● **Problem to solve**
Output the following data exactly.
BEGIN Record extracts
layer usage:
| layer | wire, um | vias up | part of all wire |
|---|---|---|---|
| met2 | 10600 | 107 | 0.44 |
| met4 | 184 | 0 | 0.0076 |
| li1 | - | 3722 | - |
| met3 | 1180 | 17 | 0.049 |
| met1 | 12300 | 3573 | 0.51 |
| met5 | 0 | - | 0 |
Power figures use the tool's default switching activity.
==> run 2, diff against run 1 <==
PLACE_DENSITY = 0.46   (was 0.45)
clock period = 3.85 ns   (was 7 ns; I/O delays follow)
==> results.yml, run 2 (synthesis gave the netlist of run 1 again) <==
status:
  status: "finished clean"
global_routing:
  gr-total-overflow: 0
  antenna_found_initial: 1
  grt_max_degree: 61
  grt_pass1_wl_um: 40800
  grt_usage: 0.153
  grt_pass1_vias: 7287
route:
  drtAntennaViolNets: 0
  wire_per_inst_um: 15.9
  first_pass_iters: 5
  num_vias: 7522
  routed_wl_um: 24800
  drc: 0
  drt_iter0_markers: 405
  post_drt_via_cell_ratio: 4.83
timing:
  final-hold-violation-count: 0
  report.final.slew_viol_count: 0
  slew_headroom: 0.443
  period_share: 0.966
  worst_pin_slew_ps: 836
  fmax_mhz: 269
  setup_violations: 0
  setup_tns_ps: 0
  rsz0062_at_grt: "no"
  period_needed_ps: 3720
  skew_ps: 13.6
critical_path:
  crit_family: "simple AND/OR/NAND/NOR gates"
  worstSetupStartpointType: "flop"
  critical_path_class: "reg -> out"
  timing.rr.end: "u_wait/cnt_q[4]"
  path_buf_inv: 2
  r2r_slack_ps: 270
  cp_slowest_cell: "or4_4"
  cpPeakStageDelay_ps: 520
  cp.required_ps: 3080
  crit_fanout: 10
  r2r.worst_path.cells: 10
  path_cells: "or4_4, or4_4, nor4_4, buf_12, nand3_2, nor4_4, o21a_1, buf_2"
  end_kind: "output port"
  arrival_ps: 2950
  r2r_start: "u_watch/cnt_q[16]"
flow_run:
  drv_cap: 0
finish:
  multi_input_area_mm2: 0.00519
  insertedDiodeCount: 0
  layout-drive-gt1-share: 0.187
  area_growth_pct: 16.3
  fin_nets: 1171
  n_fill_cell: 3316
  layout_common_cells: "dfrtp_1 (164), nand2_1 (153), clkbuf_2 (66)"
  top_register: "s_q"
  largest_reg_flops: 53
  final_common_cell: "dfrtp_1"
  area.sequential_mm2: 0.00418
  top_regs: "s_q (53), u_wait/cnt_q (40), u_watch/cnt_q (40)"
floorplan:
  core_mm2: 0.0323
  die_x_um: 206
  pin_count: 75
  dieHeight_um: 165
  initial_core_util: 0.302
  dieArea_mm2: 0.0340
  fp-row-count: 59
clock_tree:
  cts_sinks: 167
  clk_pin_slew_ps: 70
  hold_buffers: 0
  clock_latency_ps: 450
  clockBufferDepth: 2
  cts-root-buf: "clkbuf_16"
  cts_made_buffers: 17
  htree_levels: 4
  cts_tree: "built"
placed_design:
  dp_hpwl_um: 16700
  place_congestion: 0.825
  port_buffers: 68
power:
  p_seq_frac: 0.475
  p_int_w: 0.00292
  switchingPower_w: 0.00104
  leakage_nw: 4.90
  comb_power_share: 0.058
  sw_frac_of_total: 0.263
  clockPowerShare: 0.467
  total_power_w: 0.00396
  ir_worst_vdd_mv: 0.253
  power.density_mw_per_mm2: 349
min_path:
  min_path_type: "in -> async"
END Record extracts
● **Response to the exercise**
layer usage:
| layer | wire, um | vias up | part of all wire |
|---|---|---|---|
| met2 | 10600 | 107 | 0.44 |
| met4 | 184 | 0 | 0.0076 |
| li1 | - | 3722 | - |
| met3 | 1180 | 17 | 0.049 |
| met1 | 12300 | 3573 | 0.51 |
| met5 | 0 | - | 0 |
Power figures use the tool's default switching activity.
==> run 2, diff against run 1 <==
PLACE_DENSITY = 0.46   (was 0.45)
clock period = 3.85 ns   (was 7 ns; I/O delays follow)
==> results.yml, run 2 (synthesis gave the netlist of run 1 again) <==
status:
  status: "finished clean"
global_routing:
  gr-total-overflow: 0
  antenna_found_initial: 1
  grt_max_degree: 61
  grt_pass1_wl_um: 40800
  grt_usage: 0.153
  grt_pass1_vias: 7287
route:
  drtAntennaViolNets: 0
  wire_per_inst_um: 15.9
  first_pass_iters: 5
  num_vias: 7522
  routed_wl_um: 24800
  drc: 0
  drt_iter0_markers: 405
  post_drt_via_cell_ratio: 4.83
timing:
  final-hold-violation-count: 0
  report.final.slew_viol_count: 0
  slew_headroom: 0.443
  period_share: 0.966
  worst_pin_slew_ps: 836
  fmax_mhz: 269
  setup_violations: 0
  setup_tns_ps: 0
  rsz0062_at_grt: "no"
  period_needed_ps: 3720
  skew_ps: 13.6
critical_path:
  crit_family: "simple AND/OR/NAND/NOR gates"
  worstSetupStartpointType: "flop"
  critical_path_class: "reg -> out"
  timing.rr.end: "u_wait/cnt_q[4]"
  path_buf_inv: 2
  r2r_slack_ps: 270
  cp_slowest_cell: "or4_4"
  cpPeakStageDelay_ps: 520
  cp.required_ps: 3080
  crit_fanout: 10
  r2r.worst_path.cells: 10
  path_cells: "or4_4, or4_4, nor4_4, buf_12, nand3_2, nor4_4, o21a_1, buf_2"
  end_kind: "output port"
  arrival_ps: 2950
  r2r_start: "u_watch/cnt_q[16]"
flow_run:
  drv_cap: 0
finish:
  multi_input_area_mm2: 0.00519
  insertedDiodeCount: 0
  layout-drive-gt1-share: 0.187
  area_growth_pct: 16.3
  fin_nets: 1171
  n_fill_cell: 3316
  layout_common_cells: "dfrtp_1 (164), nand2_1 (153), clkbuf_2 (66)"
  top_register: "s_q"
  largest_reg_flops: 53
  final_common_cell: "dfrtp_1"
  area.sequential_mm2: 0.00418
  top_regs: "s_q (53), u_wait/cnt_q (40), u_watch/cnt_q (40)"
floorplan:
  core_mm2: 0.0323
  die_x_um: 206
  pin_count: 75
  dieHeight_um: 165
  initial_core_util: 0.302
  dieArea_mm2: 0.0340
  fp-row-count: 59
clock_tree:
  cts_sinks: 167
  clk_pin_slew_ps: 70
  hold_buffers: 0
  clock_latency_ps: 450
  clockBufferDepth: 2
  cts-root-buf: "clkbuf_16"
  cts_made_buffers: 17
  htree_levels: 4
  cts_tree: "built"
placed_design:
  dp_hpwl_um: 16700
  place_congestion: 0.825
  port_buffers: 68
power:
  p_seq_frac: 0.475
  p_int_w: 0.00292
  switchingPower_w: 0.00104
  leakage_nw: 4.90
  comb_power_share: 0.058
  sw_frac_of_total: 0.263
  clockPowerShare: 0.467
  total_power_w: 0.00396
  ir_worst_vdd_mv: 0.253
  power.density_mw_per_mm2: 349
min_path:
  min_path_type: "in -> async"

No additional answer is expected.